▶ Work to be completed: Return exactly the lines of the records below, starting at the line that contains "logic qs_q;" and ending at the line that contains "cnt_q <= LAST);", with both of those lines kept.
»»
===== src/rtl/clk_pwr_pkg.sv =====
package clk_pwr_pkg;
  typedef enum logic [2:0] {
    ST_RUN   = 3'd0,
    ST_AHALT = 3'd1,
    ST_SGNT  = 3'd2,
    ST_QSTRT = 3'd3,
    ST_SNOOP = 3'd4,
    ST_SLEEP = 3'd5,
    ST_DEEP  = 3'd6
  } pwr_st_e;
endpackage


===== src/rtl/clk_pwr_strap.sv =====
module clk_pwr_strap (
  input  logic clk_i,
  input  logic rst_ni,
  input  logic strap_qs_ni,
  output logic qs_mode_o
);
  logic qs_q;

  // captured only while reset is held, frozen afterwards
  always_ff @(posedge clk_i) begin
    if (!rst_ni) qs_q <= !strap_qs_ni;
  end

  assign qs_mode_o = qs_q;
endmodule


===== src/rtl/clk_pwr_wake_timer.sv =====
module clk_pwr_wake_timer #(
  parameter int unsigned WAKE_CYCLES = 3000
) (
  input  logic clk_i,
  input  logic rst_ni,
  input  logic run_i,
  output logic done_o
);
  localparam int unsigned CNT_W = (WAKE_CYCLES > 1) ? $clog2(WAKE_CYCLES) : 1;
  localparam logic [CNT_W-1:0] LAST = CNT_W'(WAKE_CYCLES - 1);

  logic [CNT_W-1:0] cnt_q;

  assign done_o = run_i && (cnt_q == LAST);

  always_ff @(posedge clk_i or negedge rst_ni) begin
    if (!rst_ni)                cnt_q <= '0;
    else if (!run_i || done_o)  cnt_q <= '0;
    else                        cnt_q <= cnt_q + 1'b1;
  end

  p_cnt_bound_r10: assert property (@(posedge clk_i) disable iff (!rst_ni)
    cnt_q <= LAST);
  p_cnt_restart_r10: assert property (@(posedge clk_i) disable iff (!rst_ni)
    !run_i |=> cnt_q == '0);
endmodule


===== src/rtl/clk_pwr_fsm.sv =====
module clk_pwr_fsm
  import clk_pwr_pkg::*;
#(
  parameter int unsigned NUM_BRK = 5
) (
  input  logic               clk_i,
  input  logic               rst_ni,
  input  logic               qs_mode_i,
  input  logic               halt_i,
  input  logic               stpclk_ni,
  input  logic [NUM_BRK-1:0] brk_i,
  input  logic               smi_i,
  input  logic               smi_done_i,
  input  logic               ret_halt_i,
  input  logic               snoop_i,
  input  logic               snoop_done_i,
  input  logic               sleep_ni,
  input  logic               bclk_run_i,
  input  logic               wake_done_i,
  output pwr_st_e            st_o,
  output logic               halt_cyc_o,
  output logic               stop_ack_o,
  output logic               wake_rdy_o
);
  pwr_st_e st_q, st_d, ret_q, ret_d, snp_q, snp_d, stop_tgt;
  logic    smi_q, smi_d, halt_q, halt_d, ack_q, ack_d, wake_q;
  logic    stp_req, past_vld_q;

  assign stp_req  = !stpclk_ni;
  assign stop_tgt = qs_mode_i ? ST_QSTRT : ST_SGNT;

  always_comb begin
    st_d   = st_q;
    ret_d  = ret_q;
    snp_d  = snp_q;
    smi_d  = smi_q;
    halt_d = 1'b0;
    ack_d  = 1'b0;
    unique case (st_q)
      ST_RUN: begin
        if (stp_req) begin
          st_d  = stop_tgt;
          ret_d = ST_RUN;
          ack_d = 1'b1;
        end else if (smi_q && smi_done_i) begin
          smi_d = 1'b0;
          if (ret_halt_i) st_d = ST_AHALT;
        end else if (halt_i) begin
          st_d   = ST_AHALT;
          halt_d = 1'b1;
        end
      end
      ST_AHALT: begin
        if ((|brk_i) || smi_i) begin
          st_d = ST_RUN;
          if (smi_i) smi_d = 1'b1;
        end else if (stp_req) begin
          st_d  = stop_tgt;
          ret_d = ST_AHALT;
          ack_d = 1'b1;
        end else if (snoop_i) begin
          st_d  = ST_SNOOP;
          snp_d = ST_AHALT;
        end
      end
      ST_SGNT, ST_QSTRT: begin
        if (!stp_req) begin
          st_d = ret_q;
        end else if (st_q == ST_SGNT && !sleep_ni) begin
          st_d = ST_SLEEP;
        end else if (snoop_i) begin
          st_d  = ST_SNOOP;
          snp_d = st_q;
        end
      end
      ST_SNOOP: if (snoop_done_i) st_d = snp_q;
      ST_SLEEP: begin
        if (!bclk_run_i)   st_d = ST_DEEP;
        else if (sleep_ni) st_d = ST_SGNT;
      end
      ST_DEEP:  if (wake_done_i) st_d = ST_SLEEP;
      default:  st_d = ST_RUN;
    endcase
  end

  always_ff @(posedge clk_i or negedge rst_ni) begin
    if (!rst_ni) begin
      st_q       <= ST_RUN;
      ret_q      <= ST_RUN;
      snp_q      <= ST_AHALT;
      smi_q      <= 1'b0;
      halt_q     <= 1'b0;
      ack_q      <= 1'b0;
      wake_q     <= 1'b1;
      past_vld_q <= 1'b0;
    end else begin
      st_q       <= st_d;
      ret_q      <= ret_d;
      snp_q      <= snp_d;
      smi_q      <= smi_d;
      halt_q     <= halt_d;
      ack_q      <= ack_d;
      wake_q     <= (st_d != ST_DEEP);
      past_vld_q <= 1'b1;
    end
  end

  assign st_o       = st_q;
  assign halt_cyc_o = halt_q;
  assign stop_ack_o = ack_q;
  assign wake_rdy_o = wake_q;

  p_halt_origin_r3: assert property (@(posedge clk_i) disable iff (!rst_ni)
    (past_vld_q && halt_q) |-> (st_q == ST_AHALT && $past(st_q) == ST_RUN));
  p_ack_target_r5: assert property (@(posedge clk_i) disable iff (!rst_ni)
    ack_q |-> (st_q == ST_SGNT || st_q == ST_QSTRT));
  p_strap_excl_r2: assert property (@(posedge clk_i) disable iff (!rst_ni)
    (st_q == ST_QSTRT |-> qs_mode_i) and (st_q == ST_SGNT |-> !qs_mode_i));
  p_resume_no_halt_r6: assert property (@(posedge clk_i) disable iff (!rst_ni)
    (past_vld_q && st_q == ST_AHALT &&
     ($past(st_q) == ST_SGNT || $past(st_q) == ST_QSTRT)) |-> !halt_q);
  p_deep_entry_r9: assert property (@(posedge clk_i) disable iff (!rst_ni)
    (past_vld_q && st_q == ST_DEEP && $past(st_q) != ST_DEEP) |-> $past(st_q) == ST_SLEEP);
  p_sleep_entry_r9: assert property (@(posedge clk_i) disable iff (!rst_ni)
    (past_vld_q && st_q == ST_SLEEP && $past(st_q) != ST_SLEEP) |->
    ($past(st_q) == ST_SGNT || $past(st_q) == ST_DEEP));
  p_strobe_excl_r11: assert property (@(posedge clk_i) disable iff (!rst_ni)
    !(halt_q && ack_q));
  p_wake_low_r10: assert property (@(posedge clk_i) disable iff (!rst_ni)
    (st_q == ST_DEEP) |-> !wake_q);
endmodule


===== src/rtl/clk_pwr_seq.sv =====
module clk_pwr_seq
  import clk_pwr_pkg::*;
#(
  parameter int unsigned FREQ_MHZ = 100,
  parameter int unsigned EXIT_US  = 30,
  parameter int unsigned NUM_BRK  = 5
) (
  input  logic               clk_i,
  input  logic               rst_ni,
  input  logic               strap_qs_ni,
  input  logic               halt_i,
  input  logic               stpclk_ni,
  input  logic [NUM_BRK-1:0] brk_i,
  input  logic               smi_i,
  input  logic               smi_done_i,
  input  logic               ret_halt_i,
  input  logic               snoop_i,
  input  logic               snoop_done_i,
  input  logic               sleep_ni,
  input  logic               bclk_run_i,
  output logic               core_clk_en_o,
  output logic [2:0]         state_o,
  output logic               halt_cyc_o,
  output logic               stop_ack_o,
  output logic               wake_rdy_o
);
  localparam int unsigned WAKE_CYCLES = FREQ_MHZ * EXIT_US;

  logic    qs_mode, wake_run, wake_done;
  pwr_st_e st;

  clk_pwr_strap u_strap (
    .clk_i       (clk_i),
    .rst_ni      (rst_ni),
    .strap_qs_ni (strap_qs_ni),
    .qs_mode_o   (qs_mode)
  );

  assign wake_run = (st == ST_DEEP) && bclk_run_i;

  clk_pwr_wake_timer #(.WAKE_CYCLES(WAKE_CYCLES)) u_timer (
    .clk_i  (clk_i),
    .rst_ni (rst_ni),
    .run_i  (wake_run),
    .done_o (wake_done)
  );

  clk_pwr_fsm #(.NUM_BRK(NUM_BRK)) u_fsm (
    .clk_i        (clk_i),
    .rst_ni       (rst_ni),
    .qs_mode_i    (qs_mode),
    .halt_i       (halt_i),
    .stpclk_ni    (stpclk_ni),
    .brk_i        (brk_i),
    .smi_i        (smi_i),
    .smi_done_i   (smi_done_i),
    .ret_halt_i   (ret_halt_i),
    .snoop_i      (snoop_i),
    .snoop_done_i (snoop_done_i),
    .sleep_ni     (sleep_ni),
    .bclk_run_i   (bclk_run_i),
    .wake_done_i  (wake_done),
    .st_o         (st),
    .halt_cyc_o   (halt_cyc_o),
    .stop_ack_o   (stop_ack_o),
    .wake_rdy_o   (wake_rdy_o)
  );

  assign state_o       = st;
  assign core_clk_en_o = (st == ST_RUN);
endmodule


===== config.mk =====
export PLATFORM = sky130hd
export DESIGN_NAME = clk_pwr_seq
export DESIGN_NICKNAME = d
export VERILOG_FILES = /design/src/rtl/clk_pwr_pkg.sv /design/src/rtl/clk_pwr_strap.sv /design/src/rtl/clk_pwr_wake_timer.sv /design/src/rtl/clk_pwr_fsm.sv /design/src/rtl/clk_pwr_seq.sv
export SDC_FILE = /design/constraint.sdc
export NUM_CORES = 1
export LEC_CHECK = 0
export ABC_CLOCK_PERIOD_IN_PS = 2660
export CORE_ASPECT_RATIO = 1.5
export CORE_MARGIN = 1
export CORE_UTILIZATION = 55
export DETAILED_ROUTE_END_ITERATION = 8
export PLACE_DENSITY = 0.93
export SYNTH_ARGS = -nofsm -noshare
export SYNTH_HDL_FRONTEND = slang
export SYNTH_SLANG_ARGS = --single-unit
export TNS_END_PERCENT = 5

===== constraint.sdc =====
create_clock -name clk_i -period 2.66 [get_ports clk_i]
set_clock_uncertainty 0.1 [all_clocks]
set_input_delay 0.665 -clock clk_i [delete_from_list [all_inputs] [get_ports clk_i]]
set_output_delay 0.665 -clock clk_i [all_outputs]
set_load 0.05 [all_outputs]

Word-level counts from Yosys, hierarchy flattened
Index checks and enable logic that the tools add are counted.
- input port bits: 17
- logic and storage cells: 86
- bits in registers: 26
- output and inout port bits: 7
- add/sub/neg operators: 1
- multiplexer cells: 39
- equality and inequality tests: 20
- reductions and logical operators: 17
- operators by type and width (operator ; count):
    2-to-1 mux 3 bit ; 22
    inequality test 2 bit (second input constant) ; 10
    case mux 3 bit (6 select lines) ; 1
    adder 12 x 1 -> 12 bit (second input constant) ; 1
    == test 12 bit (second input constant) ; 1
    2-to-1 mux 12 bit ; 1
    case mux 3 bit (2 select lines) ; 2
    2-to-1 mux 1 bit ; 11
    == test 3 bit (second input constant) ; 3
    AND reduction 7 bit ; 1
    == test 3 x 2 -> 1 bit (second input constant) ; 2
    AND reduction 5 bit ; 1
    OR reduction 5 bit ; 1
    logical AND 1 bit ; 4
    inequality test 2 x 1 -> 1 bit (second input constant) ; 2
    case mux 1 bit (2 select lines) ; 2
    AND reduction 4 bit ; 1
    nonzero test 2 bit ; 2
    == test 3 x 1 -> 1 bit (second input constant) ; 1
    zero test 1 bit ; 3
    zero test 3 bit ; 1
    inequality test 3 bit (second input constant) ; 1
    logical OR 1 bit ; 2
    OR reduction 2 bit ; 1

Longest topological paths before layout
Gate-level depths: netlist (run 1).
- depth after elaboration: 6
- depth in mapped cells: 6

Cells and area by module
Synthesis (run 1) repeated with hierarchy kept, for this count alone.
- cell total of the unflattened synthesis: 135
- area, all modules: 1320.0 µm²
- modules (own cells, without submodules) (module ; times used ; sequential area each (µm²) ; area each (µm²) ; cells each):
    clk_pwr_fsm ; 1 ; 277.8 ; 664.4 ; 71
    clk_pwr_wake_timer ; 1 ; 300.3 ; 603.1 ; 59
    clk_pwr_strap ; 1 ; 30.0 ; 37.5 ; 3
    clk_pwr_seq ; 1 ; 0.0 ; 15.0 ; 2

Worst setup path before layout (run 1)
OpenSTA, ideal clock, no wires.
- path kind: reg-to-output
- start point: reg u_fsm.st_q[1], in the netlist u_fsm.st_o[1]
- end point: out core_clk_en_o
- required time: 1.895 ns
- stages on the path, launching flop included: 4
- arrival: 1.518 ns
- setup slack: 0.377 ns
- buffers on the path: 1
- cell sequence: dfrtp_1 > buf_6 > or3_4 > inv_1
- word-level cells in the longest chain between the ends: 1
- ends and longest elaborated chain (element ; RTL line ; source):
    start: declaration ; clk_pwr_fsm.sv:25 ; pwr_st_e st_q, st_d, ret_q, ret_d, snp_q, snp_d, stop_tgt;
    start signal: assignment ; clk_pwr_fsm.sv:97 ; st_q <= st_d;
    zero test 3 bit ; clk_pwr_seq.sv:70 ; assign core_clk_en_o = (st == ST_RUN);
    end: declaration ; clk_pwr_seq.sv:21 ; output logic core_clk_en_o,
Every way passes these cells.

Final worst setup path (run 1)
- start point: reg u_fsm.st_q[1], in the netlist u_fsm.st_o[1]
- end point: out state_o[1]
- RTL lines (element ; RTL line ; source):
    end: declaration ; clk_pwr_seq.sv:22 ; output logic [2:0] state_o,
No word-level cell between the ends.

==> results.sh, run 1 <==
export IMPL_yosys_top_cells_count="dfrtp_1 (21), nor2_1 (17)"
export IMPL_syn_nets=153
export IMPL_yosysSeqAreaShare=0.4594
export IMPL_path_class="flip-flop to primary output"
export IMPL_finalSetupViolations=0
export IMPL_finalMaxSlewViolations=0
export IMPL_cts_root_buf="clkbuf_4"
export IMPL_cp_end_kind="primary output"
export IMPL_drtPass1Iterations=4
export IMPL_synth_top_family_by_area="simple AND/OR/NAND/NOR gates"
export IMPL_hold_path_class="flip-flop to flip-flop"
export IMPL_grt_pass1_wl_mm=5.057
export IMPL_r2r_setup_slack_ps=680
export IMPL_synth_cells=135
export IMPL_syn_avg_cell_area_um2=9.806
export IMPL_synth_top_area_frac=0.3970
export IMPL_vias_per_cell=6.284
export IMPL_synth_most_common_cell="dfrtp_1"
export IMPL_drc=0
export IMPL_path_clk_slew_ps=130
export IMPL_first_iter_violations=53
export IMPL_fin_nets=179
export IMPL_grt_total_usage=0.2590
export IMPL_antenna_left=0
export IMPL_drt_wl_total_mm=3.097
export IMPL_p_leak_nw=0.7242
export IMPL_synth_warnings=0
export IMPL_path_cells="clkdlybuf4s50_1"
export IMPL_fin_crit_sh=0.9610
export IMPL_powerDensity_nw_per_um2=801.1
export IMPL_synthXorXnorAreaFrac=0.06616
export IMPL_cts_resized=0
export IMPL_place_area_um2=1588
export IMPL_hold_buffers=0
export IMPL_hold_violations=0
export IMPL_synth_area_leaders="dfrtp_1 (40%), xor2_1 (5.3%), nor2_1 (4.8%)"
export IMPL_cp_arrival_ps=1790
export IMPL_rows=21
export IMPL_core_area_um2=2260
export IMPL_die_h_um=62.09
export IMPL_drive_above_1_share=0.1000
export IMPL_vdd_drop_max_mv=0.3985
export IMPL_synthAdderAreaFrac=0.009452
export IMPL_cts_made_buffers=3
export IMPL_path_buf_inv=1
export IMPL_dp_hpwl_mm=2.253
export IMPL_layout_area_seq_um2=608.1
export IMPL_setup_tns_final_ps=0
export IMPL_cts_sink_count=24
export IMPL_path_max_fanout=13
export IMPL_slowest_stage="clkdlybuf4s50_1"
export IMPL_grt_pass1_vias=1123
export IMPL_rsz0062_at_grt="false"
export IMPL_antenna_cells=0
export IMPL_n_fill_cell=170
export IMPL_cts_buffer_depth=2
export IMPL_post_drt_wl_per_cell_um=16.92
export IMPL_via_count=1150
export IMPL_status="finished clean"
export IMPL_antenna_found_initial=0
export IMPL_cpPeakStageDelay_ps=880
export IMPL_die_w_um=42.06
export IMPL_relSlewSlack=0.6608
export IMPL_tritoncts="done"
export IMPL_tightest_slew_ps=507.3
export IMPL_finalWorstSetupSlack_ps=103.7
export IMPL_cp_top_family="buffers and inverters"
export IMPL_hp_start="u_timer.cnt_q[0]$_DFF_PN0_"
export IMPL_muxShareOfSynthArea=0.03308
export IMPL_clk_latency_ps=320
export IMPL_min_to="u_timer.cnt_q[0]$_DFF_PN0_"
export IMPL_syn_to_final_growth_pct=22.68
export IMPL_place_ws_ps=159.6
export IMPL_multi_input_area_um2=669.4
export IMPL_die_area_um2=2611
export IMPL_synth_compound_area_frac=0.1078
export IMPL_grt_max_degree=24
export IMPL_port_buffers=23
export IMPL_globalplace_congestion=0.8892
export IMPL_synth_seq_cells=24
export IMPL_cp_start_kind="flip-flop"
export IMPL_yosys_area_share_simple=0.2892
export IMPL_initial_core_util=0.5858
export IMPL_async_flop_share=0.9583
export IMPL_grt_ovfl_total=0
export IMPL_post_cts_setup_buffers=0
export IMPL_synth_edff_count=1
export IMPL_synth_flop_cell="dfrtp_1"
export IMPL_ios=24
export IMPL_stdcell_area_um2=1624
export IMPL_rr_endpoint="u_fsm.snp_q[1]$_DFFE_PN0P_"
export IMPL_fmax_mhz=391.2
export IMPL_synth_top_cell_by_area="dfrtp_1"
export IMPL_post_route_min_period_ps=2556
export IMPL_synthesis_area_um2=1324
export IMPL_synth_distinct_cells=45
export IMPL_cp_required_ps=1890
export IMPL_cap_violations=0
export IMPL_r2r_cells=4
export IMPL_htree_levels=1
export IMPL_rr_startpoint="u_fsm.st_o[1]$_DFF_PN0_"
export IMPL_worstHoldPathCells=1
==> sequential cells by signal, indices dropped and copies added (netlist names) <==
register / flops
u_fsm.halt_cyc_o: 1
u_fsm.ret_q: 1
u_fsm.smi_q: 1
u_fsm.snp_q: 3
u_fsm.st_o: 3
u_fsm.stop_ack_o: 1
u_fsm.wake_rdy_o: 1
u_strap.qs_mode_o: 1
u_timer.cnt_q: 12
==> power by group <==
part	switching, W	total [W]	internal (W)
combinational	0.000364	0.000631	0.000267
clock	0.000110	0.000194	0.0000838
sequential	0.0000498	0.000476	0.000426
==> metrics by stage <==
stage	hold slack, ps	instances	utilization	power, W
after detailed placement	369.8	179	0.7027	0.001098
after CTS	387.2	183	0.7187	0.001299
final	396.5	183	0.7187	0.001301
after global routing	414.2	183	0.7187	0.001361
after global placement	352.5	179	0.7027	0.001083
after floorplan	269.4	135	-	0.0008818
==> layer usage <==
metal  GRT usage  share of wire
met4      0.1295          0.024
met3     0.03757          0.039
met5           0              0
met2      0.4688           0.55
met1      0.3044           0.39
==> how the worst max path moves through the flow <==
stage                     slack [ps]                    start                    endpoint  cells after the start
after global routing              40  u_fsm.st_o[1]$_DFF_PN0_                  state_o[1]                      1
after global placement           230                stpclk_ni  u_fsm.wake_rdy_o$_DFF_PN1_                      5
after detailed placement         160                stpclk_ni  u_fsm.wake_rdy_o$_DFF_PN1_                      5
final                            100  u_fsm.st_o[1]$_DFF_PN0_                  state_o[1]                      1
after CTS                        120  u_fsm.st_o[1]$_DFF_PN0_                  state_o[1]                      1
after floorplan                  380  u_fsm.st_o[1]$_DFF_PN0_               core_clk_en_o                      3
==> cell type report <==
class	instances	share of cell area
Sequential cell	24	0.3744
Tap cell	23	0.01772
Timing Repair Buffer	26	0.1618
Clock buffer	4	0.02234
Inverter	5	0.01156
Multi-Input combinational cell	101	0.4122
==> kinds of logic after synthesis <==
group	after synthesis
and+or+nand+nor	66
muxes	4
DFF	24
AOI/OAI and AO/OA	20
buffers and inverters	10
xor gates and xnor gates	10
adders and majority gates	1
==> worst reg2reg max path: stages (launching register included) <==
cell,delay (ps)
dfrtp_1,540
nor3b_1,490
a21boi_1,210
nand4bb_1,190
mux2_2,350
==> cell usage in the layout (no fill, tap or decap), types with 3 or more instances in the layout <==
| cell | n |
|---|---|
| a21oi_1 | 3 |
| dfrtp_1 | 21 |
| nand2_1 | 8 |
| mux2_2 | 3 |
| o21ai_0 | 4 |
| nand4_1 | 4 |
| and3_1 | 8 |
| nand3_1 | 8 |
| clkbuf_4 | 3 |
| inv_1 | 5 |
| nor2_1 | 17 |
| buf_4 | 3 |
| clkdlybuf4s50_1 | 22 |
| xor2_1 | 8 |
| nor2b_1 | 3 |
(Power assumes the default switching activity.)
==> run 2, diff against run 1 <==
--- a/config.mk
+++ b/config.mk
@@ -9,6 +9,7 @@
 export CORE_ASPECT_RATIO = 1.5
 export CORE_MARGIN = 1
 export CORE_UTILIZATION = 55
+export CTS_CLUSTER_SIZE = 10
 export DETAILED_ROUTE_END_ITERATION = 8
 export PLACE_DENSITY = 0.93
 export SYNTH_ARGS = -nofsm -noshare
==> results of run 2 <==
No change in the layout: final DEF, timing and power equal those of run 1.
««
▶ Output below:
  logic qs_q;

  // captured only while reset is held, frozen afterwards
  always_ff @(posedge clk_i) begin
    if (!rst_ni) qs_q <= !strap_qs_ni;
  end

  assign qs_mode_o = qs_q;
endmodule


===== src/rtl/clk_pwr_wake_timer.sv =====
module clk_pwr_wake_timer #(
  parameter int unsigned WAKE_CYCLES = 3000
) (
  input  logic clk_i,
  input  logic rst_ni,
  input  logic run_i,
  output logic done_o
);
  localparam int unsigned CNT_W = (WAKE_CYCLES > 1) ? $clog2(WAKE_CYCLES) : 1;
  localparam logic [CNT_W-1:0] LAST = CNT_W'(WAKE_CYCLES - 1);

  logic [CNT_W-1:0] cnt_q;

  assign done_o = run_i && (cnt_q == LAST);

  always_ff @(posedge clk_i or negedge rst_ni) begin
    if (!rst_ni)                cnt_q <= '0;
    else if (!run_i || done_o)  cnt_q <= '0;
    else                        cnt_q <= cnt_q + 1'b1;
  end

  p_cnt_bound_r10: assert property (@(posedge clk_i) disable iff (!rst_ni)
    cnt_q <= LAST);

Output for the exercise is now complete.